BlackBerry data services around the world are limping back to life, following an outage which has been disrupting services since Monday.
Research in Motion (RIM) – the company behind the smartphones – said there had been a “significant increase” in service levels in Europe, the Middle East, Africa (EMEA) and India. Blackberry users in the US, Canada and Latin America may still experience some delays, but traffic throughput is increasing in those countries too, the company said.
“Our global teams are continuing to work as quickly as possible to restore full and consistent service across all regions,” said RIM in a statement.
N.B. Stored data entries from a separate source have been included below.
File: config.mk
export PLATFORM = sky130hd
export DESIGN_NAME = axi_frame_writer
export DESIGN_NICKNAME = d
export VERILOG_FILES = /design/src/rtl/axi_frame_writer.sv
export SDC_FILE = /design/constraint.sdc
export NUM_CORES = 2
export LEC_CHECK = 0
export ABC_CLOCK_PERIOD_IN_PS = 5100
export BUFFER_PORTS_ARGS = -buffer_cell sky130_fd_sc_hd__clkbuf_2
export CAP_MARGIN = 20
export CELL_PAD_IN_SITES_DETAIL_PLACEMENT = 1
export CELL_PAD_IN_SITES_GLOBAL_PLACEMENT = 1
export CORE_ASPECT_RATIO = 0.8
export CORE_UTILIZATION = 50
export DETAILED_ROUTE_END_ITERATION = 6
export HOLD_SLACK_MARGIN = 0.12
export PLACE_DENSITY = 0.71
export SKIP_CTS_REPAIR_TIMING = 1
export SLEW_MARGIN = 20
export SYNTH_ARGS = -nofsm -noshare
export SYNTH_HDL_FRONTEND = slang
export SYNTH_SLANG_ARGS = --single-unit
File: constraint.sdc
create_clock -name clk_i -period 5.1 [get_ports clk_i]
set_input_delay 1.02 -clock clk_i [delete_from_list [all_inputs] [get_ports clk_i]]
set_output_delay 1.02 -clock clk_i [all_outputs]
set_load 0.05 [all_outputs]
The news will come as a relief to many BlackBerry owners, who have spent the best part of this week without a data connection. After an initial outage on Monday in the EMEA region, RIM claimed to have fixed the problem, but online services crashed again on Tuesday, and problems have persisted since then.
On Wednesday it was reported that the trouble had spread to North America. In a press conference yesterday David Yach, the chief technology officer of software for RIM, claimed that the impact to its services in North America was not from further failures within the network, but rather from the backlog of email traffic from the EMEA region.
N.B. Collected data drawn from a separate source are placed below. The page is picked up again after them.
`config.mk`:
```
export PLATFORM = sky130hd
export DESIGN_NAME = systolic_result_drain
export DESIGN_NICKNAME = d
export VERILOG_FILES = /design/src/rtl/systolic_pkg.sv /design/src/rtl/systolic_elem_sel.sv /design/src/rtl/systolic_result_drain.sv
export SDC_FILE = /design/constraint.sdc
export NUM_CORES = 1
export LEC_CHECK = 0
export BUFFER_PORTS_ARGS = -buffer_cell sky130_fd_sc_hd__buf_2
export CORE_ASPECT_RATIO = 1.4
export CORE_MARGIN = 2
export CORE_UTILIZATION = 35
export CTS_CLUSTER_DIAMETER = 40
export DETAILED_ROUTE_END_ITERATION = 8
export RECOVER_POWER = 50
export SKIP_CTS_REPAIR_TIMING = 1
export SYNTH_ARGS = -nofsm -noshare
export SYNTH_HDL_FRONTEND = slang
export SYNTH_SLANG_ARGS = --single-unit
```
`constraint.sdc`:
```
create_clock -name clk -period 32.4 [get_ports clk]
set_input_delay 6.48 -clock clk [delete_from_list [all_inputs] [get_ports clk]]
set_output_delay 6.48 -clock clk [all_outputs]
set_load 0.03 [all_outputs]
```
`src/rtl/systolic_pkg.sv`:
```
// systolic_pkg: shared widths, sizes and drain FSM states for the systolic wrapper.
package systolic_pkg;
    localparam int DATA_W   = 16;
    localparam int ARR_SIZE = 4;
    localparam int ELEMS    = ARR_SIZE * ARR_SIZE;
    typedef enum logic {IDLE, STREAM} drain_state_t;
endpackage

```
`src/rtl/systolic_elem_sel.sv`:
```
// systolic_elem_sel: picks one N-bit element from a flattened matrix by linear index.
// Optional negative-to-zero clamp when SYSTOLIC_DRAIN_RELU_EN is defined.
module systolic_elem_sel #(
    parameter int N    = 16,
    parameter int SIZE = 4,
    parameter int KW   = 4
) (
    input  logic [N*SIZE*SIZE-1:0] flat_in,
    input  logic [KW-1:0]          idx,
    output logic [N-1:0]           elem
);
    logic [N-1:0] raw;
    assign raw = flat_in[idx*N +: N];
`ifdef SYSTOLIC_DRAIN_RELU_EN
    assign elem = raw[N-1] ? '0 : raw;
`else
    assign elem = raw;
`endif
endmodule

```
`src/rtl/systolic_result_drain.sv`:
```
// systolic_result_drain: double-buffered capture of a flattened result matrix, streamed
// row-major one element per beat. Optional clamp: SYSTOLIC_DRAIN_RELU_EN.
module systolic_result_drain
    import systolic_pkg::*;
#(
    parameter int N    = DATA_W,
    parameter int SIZE = ARR_SIZE,
    parameter int IDXW = (SIZE > 1) ? $clog2(SIZE) : 1
) (
    input  logic                   clk,
    input  logic                   reset,
    input  logic [N*SIZE*SIZE-1:0] z_flat_in,
    input  logic                   z_valid_in,
    output logic [N-1:0]           out_data,
    output logic                   out_valid,
    input  logic                   out_ready,
    output logic [IDXW-1:0]        out_row,
    output logic [IDXW-1:0]        out_col,
    output logic                   out_last,
    output logic                   pending_full,
    output logic [7:0]             drop_cnt
);
    localparam int EL = SIZE * SIZE;
    localparam int KW = (EL > 1) ? $clog2(EL) : 1;
    localparam int MW = N * EL;
    localparam logic [KW-1:0] K_LAST = KW'(EL - 1);

    drain_state_t  state_q, state_d;
    logic [KW-1:0] k_q, k_d;
    logic [MW-1:0] act_q, act_d, pend_q, pend_d;
    logic          pend_full_q, pend_full_d;
    logic [7:0]    drop_q, drop_d;
    logic          fire, last;

    always_ff @(posedge clk or posedge reset) begin
        if (reset) begin
            state_q     <= IDLE;
            k_q         <= '0;
            act_q       <= '0;
            pend_q      <= '0;
            pend_full_q <= 1'b0;
            drop_q      <= '0;
        end else begin
            state_q     <= state_d;
            k_q         <= k_d;
            act_q       <= act_d;
            pend_q      <= pend_d;
            pend_full_q <= pend_full_d;
            drop_q      <= drop_d;
        end
    end

    always_comb begin
        state_d     = state_q;
        k_d         = k_q;
        act_d       = act_q;
        pend_d      = pend_q;
        pend_full_d = pend_full_q;
        drop_d      = drop_q;
        fire        = (state_q == STREAM) && out_ready;
        last        = fire && (k_q == K_LAST);
        if (fire) k_d = k_q + 1'b1;
        if (last) begin
            k_d = '0;
            if (pend_full_q) begin
                act_d       = pend_q;
                pend_full_d = 1'b0;
            end else begin
                state_d = IDLE;
            end
        end
        // An arrival goes straight to active whenever active is (or is about to be) free.
        if (z_valid_in) begin
            if (state_q == IDLE || (last && !pend_full_q)) begin
                act_d   = z_flat_in;
                k_d     = '0;
                state_d = STREAM;
            end else if (!pend_full_q || last) begin
                pend_d      = z_flat_in;
                pend_full_d = 1'b1;
            end else if (drop_q != 8'hFF) begin
                drop_d = drop_q + 8'd1;
            end
        end
    end

    systolic_elem_sel #(.N(N), .SIZE(SIZE), .KW(KW)) u_sel (
        .flat_in (act_q),
        .idx     (k_q),
        .elem    (out_data)
    );

    assign out_valid    = (state_q == STREAM);
    assign out_row      = IDXW'(k_q / KW'(SIZE));
    assign out_col      = IDXW'(k_q % KW'(SIZE));
    assign out_last     = out_valid && (k_q == K_LAST);
    assign pending_full = pend_full_q;
    assign drop_cnt     = drop_q;
endmodule

```
== Word level (Yosys, flattened, before mapping) ==
Index checks and enable logic that the tools add are counted.
Storage, ports and cells
  register bits: 526
  bits of input ports: 260
  output and inout bits: 31
  logic and storage cells: 39
Cells by class
  $add $sub $neg: 2
  eq/ne operators: 2
  shifts and indexed selects: 1
  multiplexer cells: 16
  bitwise gates (word level): 3
  reductions and logical operators: 9
Operators with widths (number)
  256-bit 2-to-1 mux: 4
  256-bit by 9-bit variable part select with 16-bit output: 1
  4-bit 2-to-1 mux: 4
  8-bit by 1-bit adder with 8-bit output, second input constant: 1
  1-bit 2-to-1 mux: 8
  8-bit inequality test, second input constant: 1
  4-bit by 1-bit adder with 4-bit output, second input constant: 1
  4-bit equality test, second input constant: 1
  1-bit logical AND: 4
  4-bit AND reduction: 1
  1-bit NOT: 3
  3-bit AND reduction: 1
  1-bit logical OR: 2
  1-bit zero test: 1

== Depth between registers and ports, before layout ==
Gate-level depths: netlist of run 1.
  word-level depth: 6
  mapped depth: 9
  mapped depth without buffers: 5

== Cells and area by module ==
From an unflattened synthesis of run 1, not the netlist that was laid out.
Second synthesis, totals
  cell total of the unflattened synthesis: 1864
  area total of the unflattened synthesis: 23842.9 µm²
By module, submodules not included
  systolic_result_drain: instances 1, cells an instance 1727, area an instance 21909.8 µm², seq. area each 13162.6 µm²
  systolic_elem_sel: instances 1, cells an instance 137, area an instance 1933.1 µm², seq. area each 0.0 µm²

== Worst setup path before layout of run 1 ==
Ideal clock, no wire load.
  path kind: register to output
  start point: register k_q[0]
  end point: output port out_data[14]
  arrival: 2.179 ns
  required time: 25.920 ns
  slack: 23.741 ns
  cell stages (with the launch flop): 7
  buffers on the path: 3
  cell sequence: dfrtp_1 -> clkbuf_1 -> buf_2 -> buf_2 -> mux4_2 -> a22oi_1 -> nand2_1
Between the ends
  cells in the longest elaborated chain, start to end: 1
Ends and longest elaborated chain
  start: declaration: RTL line systolic_result_drain.sv:29  | logic [KW-1:0] k_q, k_d;
  start signal: assignment: RTL line systolic_result_drain.sv:45  | k_q <= k_d;
  256-bit by 9-bit variable part select with 16-bit output: RTL line systolic_elem_sel.sv:13  | assign raw = flat_in[idx*N +: N];
  end: declaration: RTL line systolic_result_drain.sv:14  | output logic [N-1:0] out_data,
No other way between the ends.

== Worst setup path after layout of run 1 ==
  start point: input port z_valid_in
  end point: register pend_q[22]
Between the ends
  cells in the longest elaborated chain, start to end: 1
Ends and longest elaborated chain
  start: declaration: RTL line systolic_result_drain.sv:13  | input logic z_valid_in,
  3-bit AND reduction (no source line)
  end signal: assignment: RTL line systolic_result_drain.sv:47  | pend_q <= pend_d;
  end: declaration: RTL line systolic_result_drain.sv:30  | logic [MW-1:0] act_q, act_d, pend_q, pend_d;
No other way between the ends.
A chain may end at the register's enable or synchronous reset.

==> results of run 1 <==
per-layer routing:
layer | GRT usage (%) | wire, um | vias to the layer above | part of all wire (%)
met5 | 0 | 377 | - | 0.46
met4 | 12.59 | 4302 | 56 | 5.3
met3 | 6.754 | 6737 | 213 | 8.3
met2 | 34.74 | 39170 | 631 | 48
met1 | 26.42 | 31020 | 8734 | 38
li1 | - | - | 7428 | -
where the power goes:
group	total [mW]	internal [mW]	switching (mW)
clock network	0.872	0.539	0.334
logic	0.801	0.425	0.376
registers	1.25	0.983	0.272
total	2.93	1.95	0.982
cell type report:
cell class,instances,area [um2]
Sequential cell,526,13170
Clock buffer,99,2175
Antenna cell,18,45.04
Tap cell,944,1181
Fill cell,6676,42020
Inverter,1,5.005
Timing Repair Buffer,311,1619
Clock inverter,46,508.0
Multi-Input combinational cell,1197,10830
cell usage in the layout (no fill, tap or decap), types with 3 or more instances in the layout:
master / n
nor2_1: 4
buf_12: 3
o21ai_1: 6
a22oi_1: 32
and3_1: 3
buf_4: 15
clkinvlp_4: 8
inv_8: 3
clkbuf_1: 26
buf_2: 277
bufinv_16: 7
o21ai_0: 251
mux2_1: 61
nand3_1: 260
clkinv_2: 11
xor2_1: 9
mux2_4: 179
nand2_1: 25
mux2i_1: 256
dfrtp_1: 524
mux2_2: 17
clkinv_4: 4
mux4_2: 64
inv_6: 13
clkbuf_16: 81
diode_2: 18
a21oi_1: 5
clkbuf_8: 8
state kept, by name (all words and copies together), names as in the netlist:
signal / flops
act_q: 256
pend_q: 256
drop_cnt: 8
k_q: 4
pending_full: 1
out_valid: 1
worst max-delay path, delay by kind of cell:
family / cells / cell delay (ns)
buf+inv: 2 / 8.60
simple gates: 1 / 1.13
mux: 1 / 0.98
Yosys cell counts (2+ instances only):
cell type	number	share of area (%)
a211oi_1	2	0.059
a21oi_1	5	0.099
a22oi_1	32	0.95
and2_1	4	0.099
and3_1	4	0.099
buf_1	3	0.044
buf_2	12	0.24
buf_4	6	0.18
buf_6	54	2.4
clkbuf_1	75	1.1
clkbuf_2	18	0.36
dfrtp_1	526	52
ha_1	2	0.099
mux2_2	17	0.76
mux2_4	240	14
mux2i_1	256	10
mux4_2	64	5.7
nand2_1	25	0.37
nand2b_1	2	0.049
nand3_1	260	5.1
nor2_1	4	0.059
nor2b_1	2	0.049
nor3_1	2	0.040
o21ai_0	250	4.9
o21ai_1	7	0.14
xor2_1	9	0.31
cell families (layout without fill, tap and decap cells):
group                    Yosys count  after routing  share of synthesized area, %
flip-flops                       526            526                         52.01
buffers and inverters            169            457                         4.346
AO/OA/AOI/OAI                    300            300                         6.323
AND/OR/NAND/NOR                  309            309                         6.096
XOR/XNOR                           9              9                        0.3115
multiplexers                     577            577                         30.82
other                              0             18                             0
adder cells (fa/ha/maj)            2              2                       0.09886
per-stage QoR:
step	util, %	hold WS (ns)	setup WS [ns]	std cells	total power, mW
floorplan	-	0.4803	11.22	1892	1.753
global placement	37.87	0.4752	22.53	2979	2.053
detailed placement	37.87	0.4943	22.48	2979	2.086
CTS	41.62	0.5106	22.24	3124	2.971
global route	41.25	0.5001	15.04	3135	3.063
finish	41.27	0.4864	15.38	3142	2.928
path summary, 6_finish.rpt:
| check | end | from |
|---|---|---|
| hold / removal | pend_q[154] | pend_q[154] |
| min in group asynchronous | act_q[102] | reset |
| max in group asynchronous | act_q[165] | reset |
| hold reg to reg | pend_q[154] | pend_q[154] |
| setup reg to reg | pend_q[22] | k_q[1] |
| setup / recovery | pend_q[22] | z_valid_in |
==> results_dict.tcl, run 1 <==
set metrics [dict create \
    drc 0 \
    syn-num-nets 2154 \
    dpl.hpwl_mm 54.48 \
    ir_drop_v 0.00004828 \
    layout.nets 2378 \
    ys_async_sr_fraction_pct 100.0 \
    drive_above_1_share_pct 31.97 \
    synth-main-ff-cell "dfrtp_1" \
    fmax_mhz 58.76 \
    crit_slowest_cell "clkbuf_1" \
    grt_use_total_pct 21.93 \
    clockBufferDepth 3 \
    cp_cell_sequence "clkbuf_1 -> and3_1 -> clkbuf_1 -> mux2_4" \
    die_h_um 322.2 \
    synth_cells 1892 \
    synth_cell_types 37 \
    worst_slew_pin_slew_ns 9.956 \
    synth_edf_count 0 \
    ios 291 \
    violations "max-capacitance violations, max-slew violations" \
    r2r_setup_slack_ns 21.14 \
    max_slew_margin_pct -563.7 \
    cellPowerDensity_mw_per_mm2 99.15 \
    critPathLaunchType "primary input" \
    setup_violations 0 \
    p_leak_nw 12.10 \
    vias_per_cell 5.430 \
    yosysWarnings 0 \
    rsz0062_at_grt "no" \
    cts_tree "done" \
    core-area_mm2 0.07155 \
    dr.pass1.iters 5 \
    postSynthAreaPerCell_um2 13.38 \
    synth_area_mm2 0.02531 \
    wire_per_inst_um 25.97 \
    fin_setup_tns_ns 0 \
    ant_nets 0 \
    areaGrowthSynthToFinish_pct 16.69 \
    place.gp.congestion 0.8428 \
    ys_ff_latch 526 \
    max-cap-violations 6 \
    finalHoldViolations 0 \
    drv_slew 510 \
    cp_max_fo 126 \
    antenna_found_initial 55 \
    wl_mm 81.60 \
    numCtsBuffers 79 \
    initial_utilization_pct 35.37 \
    outcome "finished, violations left" \
    crit_top_cell "clkbuf_1" \
    h-tree-depth 3 \
    cp-end-kind "register" \
    crit_arrival_ns 17.52 \
    critical_path_class "primary input to register" \
    path_clk_slew_ns 0.05 \
    cts_sinks 526 \
    grt_max_degree 188 \
    cts_root_buffer "clkbuf_16" \
    grt_pass1_vias 17840 \
    placed_area_mm2 0.02710 \
    final_area_mm2 0.02953 \
    port_buffers 290 \
    required_ns 32.90 \
    row_count 116 \
    fin_skew_ns 0.03235 \
    period_share_pct 52.52 \
    reg2reg_depth 7 \
    min_period_ns 17.02 \
    cp_slowest_stage_delay_ns 6.88 \
    drtIter0Drc 1311 \
    num_vias 17060 \
    holdPathStages 1 \
    gr-total-overflow 0 \
    die_area_mm2 0.07451 \
    hold_class "register to register" \
    grt_pass1_wl_mm 121.2 \
    ys_seq_area_share_pct 52.01 \
    die_w_um 231.3 \
    clock_latency_ns 0.63 \
]
Note: power is estimated with default switching activity, not from simulation.
==> run 2, diff against run 1 <==
clock period = 14.45 ns   (was 32.4 ns; I/O delays follow)
==> run 2 against run 1 <==
The run still ends with max-capacitance violations, max-slew violations left. Power up 130%. Design area increased by 1.1%. Core utilization increased by 0.45 points. Clock skew shrank 0.0028 ns. Setup slack got worse by 9.2 ns. Register-to-register slack worse by 13 ns. Wire length down 5.8%. Cell count hardly changed. Global-route usage decreased by 1.5 points. Non-clock buffer count decreased by 1. Count of clock-buffer cells in the layout grew 1. Die area is the same. Critical endpoint is now pend_q[224]. Largest power group unchanged.
==> results_dict.tcl, run 2 (synthesis results as in run 1) <==
set metrics [dict create \
    final_area_mm2 0.02985 \
    ir_drop_v 0.0001123 \
    max-cap-violations 4 \
    cellPowerDensity_mw_per_mm2 221.4 \
    fin_skew_ns 0.02957 \
    grt_use_met3_pct 5.357 \
    fmax_mhz 121.5 \
    placed_area_mm2 0.02707 \
    worst_slew_pin_slew_ns 4.404 \
    cp-end-kind "register" \
    layout.nets 2379 \
    wire_per_inst_um 24.47 \
    vias_per_cell 5.388 \
    crit_arrival_ns 8.75 \
    core-area_mm2 0.07155 \
    die_w_um 231.3 \
    outcome "finished, violations left" \
    cp_max_fo 125 \
    critPathLaunchType "primary input" \
    clockBufferDepth 3 \
    grt_pass1_wl_mm 115.3 \
    fin_ws_ns 6.216 \
    h-tree-depth 3 \
    grt-busiest-layer "met2" \
    multi_input_area_mm2 0.01107 \
    place_ws_ns 7.659 \
    setup_violations 0 \
    post-place-cells 2978 \
    instances_no_fill 3140 \
    cts_tree "done" \
    ios 291 \
    ff_latch_area_mm2 0.01317 \
    max_slew_margin_pct -193.6 \
    critical_path_class "primary input to register" \
    drc 0 \
    dr.pass1.iters 5 \
    drv_slew 261 \
    required_ns 14.97 \
    die_area_mm2 0.07451 \
    period_share_pct 56.98 \
    p_leak_nw 12.27 \
    grt_use_total_pct 20.47 \
    violations "max-capacitance violations, max-slew violations" \
    holdWs_ns 0.5083 \
    drive_above_1_share_pct 34.87 \
    port_buffers 290 \
    gr-total-overflow 0 \
    fillers 6638 \
    path_clk_slew_ns 0.06 \
    cts_sinks 526 \
    hold_class "register to register" \
    areaGrowthSynthToFinish_pct 17.95 \
    wl_mm 76.85 \
    finalHoldViolations 0 \
    use_met1_pct 26.25 \
    layout_commonest_cell "dfrtp_1" \
    place.gp.congestion 0.8293 \
    grt_max_degree 179 \
    finalPower_mw 6.608 \
    clock_latency_ns 0.63 \
    antenna_found_initial 40 \
    drtIter0Drc 1128 \
    cts_root_buffer "clkbuf_16" \
    grt_use_met2_pct 33.10 \
    row_count 116 \
    grt_pass1_vias 17670 \
    numCtsBuffers 81 \
    num_vias 16920 \
    rsz0062_at_grt "no" \
    fin_setup_tns_ns 0 \
    die_h_um 322.2 \
    final_core_util_pct 41.72 \
    ant_nets 0 \
    initial_utilization_pct 35.37 \
    min_period_ns 8.234 \
    most-common-layout-cells "dfrtp_1 (525), buf_2 (276), nand3_1 (260), mux2i_1 (256), o21ai_0 (250)" \
    dpl.hpwl_mm 50.40 \
]
==> run 2: final cells by class <==
cell class	instances	share of cell area (%)
clock buffer	100	7.264
inverter	1	0.01677
antenna	11	0.09221
timing repair buffer	310	5.428
clock inverter	51	2.066
tap	944	3.957
sequential	526	44.11
multi-input combinational	1197	37.07
==> run 2: worst max-delay path: stages <==
cell and delay, ns:
clkbuf_8 0.63, clkbuf_1 2.50, and3_4 1.15, buf_12 0.66
mux2_2 0.42
==> run 2: per-layer routing <==
metal	share of wire [%]	wire, um
met1	41	31570
met2	48	37100
met3	6.8	5231
met4	3.5	2706
met5	0.31	237
==> run 2: path summary, 6_finish.rpt <==
| path | start | to | slack (ns) | cells past startpoint |
|---|---|---|---|---|
| setup / recovery | z_valid_in | pend_q[224] | 6.22 | 5 |
| hold / removal | pend_q[221] | pend_q[221] | 0.51 | 1 |
| setup reg to reg | k_q[0] | act_q[113] | 8.23 | 7 |
| hold reg to reg | pend_q[221] | pend_q[221] | 0.51 | 1 |
| max in group asynchronous | reset | act_q[154] | 6.34 | 4 |
| min in group asynchronous | reset | pend_q[208] | 2.51 | 2 |
==> run 2: where the power goes <==
| group | internal, mW | switching, mW | leakage, nW |
|---|---|---|---|
| logic | 1.01 | 0.886 | 4.44 |
| clock network | 1.21 | 0.781 | 1.33 |
| registers | 2.20 | 0.526 | 6.50 |
| total | 4.42 | 2.19 | 12.3 |
==> run 3, diff against run 2 <==
clock period = 8.3 ns   (was 14.45 ns; I/O delays follow)
==> run 3 against run 2 <==
The flow still finishes with violations (max-capacitance violations, max-slew violations). Design area is 0.99% higher. Die area stayed put. Power is 78% higher. Cell count is 0.29% higher. Largest cell class unchanged. First-iteration DRC count is 30% higher. Wire length is 2.4% higher. Register-to-register slack worse by 5.8 ns. Sequential power is 77% higher.
==> results_dict.tcl, run 3 (synthesis results as in run 1) <==
set metrics [dict create \
    dr.pass1.iters 7 \
    place.gp.congestion 0.8293 \
    p_leak_nw 12.41 \
    drive_above_1_share_pct 35.42 \
    violations "max-capacitance violations, max-slew violations" \
    crit_family "flip-flops" \
    fin_ws_ns 1.999 \
    cts_sinks 526 \
    drc 0 \
    layout.nets 2381 \
    core-area_mm2 0.07155 \
    row_count 116 \
    worst_slew_pin_slew_ns 4.481 \
    antenna_found_initial 36 \
    dpl.hpwl_mm 51.21 \
    initial_utilization_pct 35.37 \
    fillers 6601 \
    ant_nets 0 \
    path_clk_slew_ns 0.06 \
    critical_path_class "register to output port" \
    vias_per_cell 5.398 \
    grt_pass1_vias 17640 \
    numCtsBuffers 84 \
    clockBufferDepth 3 \
    cp_slowest_stage_delay_ns 1.87 \
    outcome "finished, violations left" \
    fmax_mhz 158.7 \
    setup_violations 0 \
    most-common-layout-cells "dfrtp_1 (525), buf_2 (277), nand3_1 (260), mux2i_1 (256), o21ai_0 (250)" \
    drv_slew 199 \
    finalHoldViolations 0 \
    max-cap-violations 4 \
    clock_latency_ns 0.63 \
    port_buffers 290 \
    layout_commonest_cell "dfrtp_1" \
    grt_use_total_pct 20.97 \
    critPathLaunchType "register" \
    hold_class "register to register" \
    placed_area_mm2 0.02713 \
    crit_arrival_ns 4.64 \
    wl_mm 78.68 \
    place_ws_ns 3.549 \
    cp_max_fo 38 \
    fin_skew_ns 0.02834 \
    multi_input_area_mm2 0.01106 \
    areaGrowthSynthToFinish_pct 19.11 \
    required_ns 6.64 \
    max_slew_margin_pct -198.7 \
    cellPowerDensity_mw_per_mm2 390.9 \
    cts_tree "done" \
    drtIter0Drc 1461 \
    grt_pass1_wl_mm 116.8 \
    die_h_um 322.2 \
    cp-end-kind "output port" \
    min_period_ns 6.301 \
    cts_root_buffer "clkbuf_16" \
    gr-total-overflow 0 \
    ir_drop_v 0.0002271 \
    crit_slowest_cell "dfrtp_1" \
    cp_cell_sequence "buf_4 -> mux4_2 -> a22oi_1 -> nand2_1 -> buf_2" \
    wire_per_inst_um 24.98 \
    h-tree-depth 3 \
    period_share_pct 75.92 \
    rsz0062_at_grt "no" \
    crit_buf_inv 2 \
    final_area_mm2 0.03015 \
    die_area_mm2 0.07451 \
    ios 291 \
    num_vias 17000 \
    die_w_um 231.3 \
    grt_max_degree 185 \
    ff_latch_area_mm2 0.01317 \
]
run 3: cell types whose count changed in the layout (fill, tap and decap cells not counted), sizes merged:
cell / before / now
diode: 11 / 17
inv: 19 / 24
clkbuf: 117 / 113
clkinvlp: 12 / 8
bufinv: 6 / 9
clkinv: 15 / 18
run 3: path summary, 6_finish.rpt:
| check | start | end | slack, ns | cells after the start |
|---|---|---|---|---|
| setup / recovery | k_q[0] | out_data[1] | 2.00 | 5 |
| hold reg to reg | drop_cnt[5] | drop_cnt[5] | 0.50 | 1 |
| min in group asynchronous | reset | pend_q[204] | 1.46 | 2 |
| hold / removal | drop_cnt[5] | drop_cnt[5] | 0.50 | 1 |
| setup reg to reg | k_q[0] | act_q[58] | 2.48 | 8 |
| max in group asynchronous | reset | pend_q[229] | 4.11 | 3 |
run 3: metal layers:
layer	part of all wire, %	wire [um]	global-route usage, %	vias to the layer above
li1	-	-	-	7446
met3	7.2	5676	5.039	180
met5	0.17	130	0	-
met4	4.6	3650	10.85	22
met2	48	37530	32.73	612
met1	40	31690	27.06	8739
RIM’s chief information officer Robin Bienfait has apologised for the service disruption and said the company will work to regain customers’ trust.
“You’ve depended on us for reliable, real-time communications, and right now we’re letting you down. We are taking this very seriously and have people around the world working around the clock to address this situation,” he said
However, a leading investor in BlackBerry maker RIM has called for the company to sack its chief executives and put itself up for sale. “Everybody is in support of a sale of RIM or another value creative transaction,” Jaguar chief executive Vic Aboini told Reuters, adding that the company could be split into a network company, a device company and a patents company.
Users whose smartphones have come back online are also reportedly using them to ask the company for compensation for their three days cut off from BlackBerry services, according to the Daily Mail. RIM has made no comment on the compensation issue so far.
The outage could accelerate the already steep decline in BlackBerry users. Even before the outage, analysts were predicting disaster for the company:
“With only about 16.5 million US users and an average loss of half a million users per month, unless something drastic happens, RIM could lose its entire US user base by the end of next year,” said analyst Horace Dediu of Asymco on Friday.
According to Ovum analyst Nick Dillon, however, it is a testament to the success and ubiquity of the BlackBerry service how widely the disruption is being felt, both across business and consumer users.
“This is the first major disruption to the BlackBerry service since 2009, during which time the number of BlackBerry users has doubled,” he said. “However, this period of sustained downtime will again call into question RIM’s reliance on its centralised network architecture. Despite the benefits the network brings in real-time delivery of email and data efficiency, it remains significant risk for the company.”